TASK DETAILS →
Go through the entries below. Copy out every line that contains "path".

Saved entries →
○ ○ ○ ○ ○ ○ ○
<file path="src/design/wacc_pkg.sv">
package wacc_pkg;

    localparam int WORD_W    = 16;
    localparam int BIT_IDX_W = 4;
    localparam int NUM_BANKS = 3;

    // Status bit positions written by a compare
    localparam int CMP_LT_BIT = 1;
    localparam int CMP_EQ_BIT = 2;
    localparam int CMP_GT_BIT = 3;

    // Bit of the tracking word that holds the previous bit accumulator
    localparam int TRACK_BIT = 0;

    localparam logic [WORD_W-1:0] WORD_ACC_RST = 16'h0000;
    localparam logic              BIT_ACC_RST  = 1'b0;
    localparam logic [WORD_W-1:0] BANK_RST     = 16'h0000;

    // Operand source or store target
    typedef enum logic [1:0] {
        SP_CONST   = 2'b00,
        SP_NORMAL  = 2'b01,
        SP_SCRATCH = 2'b10,
        SP_PERSIST = 2'b11
    } wacc_space_type;

    typedef enum logic [3:0] {
        OP_LOAD         = 4'h0,
        OP_COMPARE      = 4'h1,
        OP_CONJ         = 4'h2,
        OP_DISJ         = 4'h3,
        OP_EXDISJ       = 4'h4,
        OP_EDGE_STORE   = 4'h5,
        OP_BIT_LOAD     = 4'h6,
        OP_BIT_LOAD_NOT = 4'h7,
        OP_BIT_CONJ     = 4'h8,
        OP_BIT_CONJ_NOT = 4'h9,
        OP_BIT_DISJ     = 4'ha,
        OP_BIT_DISJ_NOT = 4'hb
    } wacc_op_type;

    typedef enum logic [0:0] {
        ST_IDLE  = 1'b0,
        ST_TRACK = 1'b1
    } wacc_fsm_type;

endpackage

</file>
<file path="src/design/wacc_regfile.sv">
`timescale 1ns/1ps
module wacc_regfile
    import wacc_pkg::*;
#(
    parameter int ADDR_W = 4
) (
    input  wire logic                 ref_clk,
    input  wire logic                 resetn,
    input  wire logic                 wr_en,
    input  wire wacc_space_type       wr_space,
    input  wire logic [ADDR_W-1:0]    wr_addr,
    input  wire logic [WORD_W-1:0]    wr_data,
    input  wire wacc_space_type       opd_space,
    input  wire logic [ADDR_W-1:0]    opd_addr,
    output logic      [WORD_W-1:0]    opd_data,
    input  wire logic [ADDR_W-1:0]    trk_addr,
    output logic      [WORD_W-1:0]    trk_data,
    input  wire wacc_space_type       dbg_space,
    input  wire logic [ADDR_W-1:0]    dbg_addr,
    output logic      [WORD_W-1:0]    dbg_data
);

    localparam int DEPTH = 1 << ADDR_W;

    typedef struct packed {
        logic [NUM_BANKS-1:0][DEPTH-1:0][WORD_W-1:0] banks;
    } wacc_bank_type;

    wacc_bank_type mem_q;
    wacc_bank_type mem_d;

    // Constant space has no storage; reads give zero and writes are dropped
    function automatic logic [WORD_W-1:0] bank_read(
        input wacc_bank_type     m,
        input wacc_space_type    sp,
        input logic [ADDR_W-1:0] a
    );
        logic [WORD_W-1:0] v;
        v = '0;
        case (sp)
            SP_NORMAL:  v = m.banks[0][a];
            SP_SCRATCH: v = m.banks[1][a];
            SP_PERSIST: v = m.banks[2][a];
            default:    v = '0;
        endcase
        return v;
    endfunction

    always_comb begin
        mem_d = mem_q;
        if (wr_en) begin
            case (wr_space)
                SP_NORMAL:  mem_d.banks[0][wr_addr] = wr_data;
                SP_SCRATCH: mem_d.banks[1][wr_addr] = wr_data;
                SP_PERSIST: mem_d.banks[2][wr_addr] = wr_data;
                default:    mem_d = mem_q;
            endcase
        end
    end

    assign opd_data = bank_read(mem_q, opd_space, opd_addr);
    assign trk_data = bank_read(mem_q, SP_SCRATCH, trk_addr);
    assign dbg_data = bank_read(mem_q, dbg_space, dbg_addr);

    // Retention of the persistent bank over power loss is outside this model
    always_ff @(posedge ref_clk or negedge resetn) begin
        if (!resetn) begin
            mem_q <= {NUM_BANKS * DEPTH{BANK_RST}};
        end else begin
            mem_q <= mem_d;
        end
    end

endmodule

</file>
<file path="src/design/wacc_core.sv">
// Notes on behaviour
// - Constant load puts the 16-bit immediate into the word accumulator.
// - Register load copies a normal, scratch or persistent word into the accumulator.
// - Compare takes any operand source; results go to scratch word named by arg2.
// - Compare sets status bit 1 when accumulator is unsigned-less than operand.
// - Compare sets status bit 2 when accumulator equals operand.
// - Compare sets status bit 3 when accumulator is greater than operand.
// - Constant AND uses a 0 or 1 immediate against the accumulator.
// - Register AND combines the addressed word into the accumulator.
// - Constant OR uses a 0 or 1 immediate against the accumulator.
// - Register OR combines the addressed normal, scratch or persistent word by inclusive OR.
// - Constant XOR uses a full 16-bit immediate against the accumulator.
// - Register XOR combines the addressed word into the accumulator.
// - Edge store writes the accumulator to arg1 only on a bit accumulator rise.
// - Bit commands load or combine one addressed bit into the bit accumulator.
`timescale 1ns/1ps
module wacc_core
    import wacc_pkg::*;
#(
    parameter int ADDR_W = 4
) (
    input  wire logic                 ref_clk,
    input  wire logic                 resetn,
    input  wire logic                 cmd_valid,
    input  wire wacc_op_type          cmd_op,
    input  wire wacc_space_type       cmd_space,
    input  wire logic [WORD_W-1:0]    cmd_arg1,
    input  wire logic [WORD_W-1:0]    cmd_arg2,
    output logic                      cmd_ready,
    output logic                      cmd_done,
    output logic                      store_fired,
    output logic      [WORD_W-1:0]    word_acc,
    output logic                      bit_acc,
    output logic      [WORD_W-1:0]    cmp_word,
    input  wire wacc_space_type       rd_space,
    input  wire logic [ADDR_W-1:0]    rd_addr,
    output logic      [WORD_W-1:0]    rd_data
);

    typedef struct packed {
        wacc_fsm_type      fsm;
        logic              ready;
        logic              done;
        logic              fired;
        logic [WORD_W-1:0] word_acc;
        logic              bit_acc;
        logic [WORD_W-1:0] cmp_word;
        logic [ADDR_W-1:0] track_addr;
        logic [WORD_W-1:0] rd_data;
    } wacc_state_type;

    wacc_state_type st_q;
    wacc_state_type st_d;

    logic              accept;
    logic              wr_en;
    wacc_space_type    wr_space;
    logic [ADDR_W-1:0] wr_addr;
    logic [WORD_W-1:0] wr_data;
    logic [ADDR_W-1:0] trk_addr;
    logic [WORD_W-1:0] opd_data;
    logic [WORD_W-1:0] trk_data;
    logic [WORD_W-1:0] dbg_data;
    logic [WORD_W-1:0] opnd;
    logic [WORD_W-1:0] cmp_calc;
    logic              bit_sel;
    logic              rising;

    wacc_regfile #(
        .ADDR_W    (ADDR_W)
    ) u_regfile (
        .ref_clk   (ref_clk),
        .resetn    (resetn),
        .wr_en     (wr_en),
        .wr_space  (wr_space),
        .wr_addr   (wr_addr),
        .wr_data   (wr_data),
        .opd_space (cmd_space),
        .opd_addr  (cmd_arg1[ADDR_W-1:0]),
        .opd_data  (opd_data),
        .trk_addr  (trk_addr),
        .trk_data  (trk_data),
        .dbg_space (rd_space),
        .dbg_addr  (rd_addr),
        .dbg_data  (dbg_data)
    );

    assign accept = cmd_valid && st_q.ready;

    // Logic immediates keep only bit 0; load, compare and XOR take all 16 bits
    always_comb begin
        if (cmd_space != SP_CONST) begin
            opnd = opd_data;
        end else if (cmd_op == OP_CONJ || cmd_op == OP_DISJ) begin
            opnd = {{(WORD_W-1){1'b0}}, cmd_arg1[0]};
        end else begin
            opnd = cmd_arg1;
        end
    end

    always_comb begin
        cmp_calc = '0;
        cmp_calc[CMP_LT_BIT] = st_q.word_acc < opnd;
        cmp_calc[CMP_EQ_BIT] = st_q.word_acc == opnd;
        cmp_calc[CMP_GT_BIT] = st_q.word_acc > opnd;
    end

    assign bit_sel = opnd[cmd_arg2[BIT_IDX_W-1:0]];
    assign rising  = !trk_data[TRACK_BIT] && st_q.bit_acc;

    always_comb begin
        st_d         = st_q;
        st_d.done    = 1'b0;
        st_d.fired   = 1'b0;
        st_d.rd_data = dbg_data;
        wr_en        = 1'b0;
        wr_space     = cmd_space;
        wr_addr      = cmd_arg1[ADDR_W-1:0];
        wr_data      = st_q.word_acc;
        trk_addr     = cmd_arg2[ADDR_W-1:0];
        case (st_q.fsm)
            ST_IDLE: begin
                st_d.ready = 1'b1;
                if (accept) begin
                    st_d.done = 1'b1;
                    case (cmd_op)
                        OP_LOAD: begin
                            st_d.word_acc = opnd;
                        end
                        OP_COMPARE: begin
                            wr_en         = 1'b1;
                            wr_space      = SP_SCRATCH;
                            wr_addr       = cmd_arg2[ADDR_W-1:0];
                            wr_data       = cmp_calc;
                            st_d.cmp_word = cmp_calc;
                        end
                        OP_CONJ: begin
                            st_d.word_acc = st_q.word_acc & opnd;
                        end
                        OP_DISJ: begin
                            // Persistent operands also take inclusive OR here
                            st_d.word_acc = st_q.word_acc | opnd;
                        end
                        OP_EXDISJ: begin
                            st_d.word_acc = st_q.word_acc ^ opnd;
                        end
                        OP_EDGE_STORE: begin
                            // Target write now, tracking word next cycle: one write port
                            // Constant space has no storage, so nothing is reported stored
                            wr_en           = rising && cmd_space != SP_CONST;
                            st_d.fired      = rising && cmd_space != SP_CONST;
                            st_d.fsm        = ST_TRACK;
                            st_d.ready      = 1'b0;
                            st_d.done       = 1'b0;
                            st_d.track_addr = cmd_arg2[ADDR_W-1:0];
                        end
                        OP_BIT_LOAD: begin
                            st_d.bit_acc = bit_sel;
                        end
                        OP_BIT_LOAD_NOT: begin
                            st_d.bit_acc = !bit_sel;
                        end
                        OP_BIT_CONJ: begin
                            st_d.bit_acc = st_q.bit_acc && bit_sel;
                        end
                        OP_BIT_CONJ_NOT: begin
                            st_d.bit_acc = st_q.bit_acc && !bit_sel;
                        end
                        OP_BIT_DISJ: begin
                            st_d.bit_acc = st_q.bit_acc || bit_sel;
                        end
                        OP_BIT_DISJ_NOT: begin
                            st_d.bit_acc = st_q.bit_acc || !bit_sel;
                        end
                        default: begin
                            st_d.done = 1'b1;
                        end
                    endcase
                end
            end
            ST_TRACK: begin
                // Other bits of the tracking word are kept for the program's use
                trk_addr   = st_q.track_addr;
                wr_en      = 1'b1;
                wr_space   = SP_SCRATCH;
                wr_addr    = st_q.track_addr;
                wr_data    = {trk_data[WORD_W-1:1], st_q.bit_acc};
                st_d.fsm   = ST_IDLE;
                st_d.ready = 1'b1;
                st_d.done  = 1'b1;
            end
            default: begin
                st_d.fsm   = ST_IDLE;
                st_d.ready = 1'b1;
            end
        endcase
    end

    always_ff @(posedge ref_clk or negedge resetn) begin
        if (!resetn) begin
            st_q.fsm        <= ST_IDLE;
            st_q.ready      <= 1'b1;
            st_q.done       <= 1'b0;
            st_q.fired      <= 1'b0;
            st_q.word_acc   <= WORD_ACC_RST;
            st_q.bit_acc    <= BIT_ACC_RST;
            st_q.cmp_word   <= '0;
            st_q.track_addr <= '0;
            st_q.rd_data    <= '0;
        end else begin
            st_q <= st_d;
        end
    end

    assign cmd_ready   = st_q.ready;
    assign cmd_done    = st_q.done;
    assign store_fired = st_q.fired;
    assign word_acc    = st_q.word_acc;
    assign bit_acc     = st_q.bit_acc;
    assign cmp_word    = st_q.cmp_word;
    assign rd_data     = st_q.rd_data;
endmodule

</file>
○ ○ ○ ○ ○ ○ ○
RESULT →
<file path="src/design/wacc_pkg.sv">
<file path="src/design/wacc_regfile.sv">
<file path="src/design/wacc_core.sv">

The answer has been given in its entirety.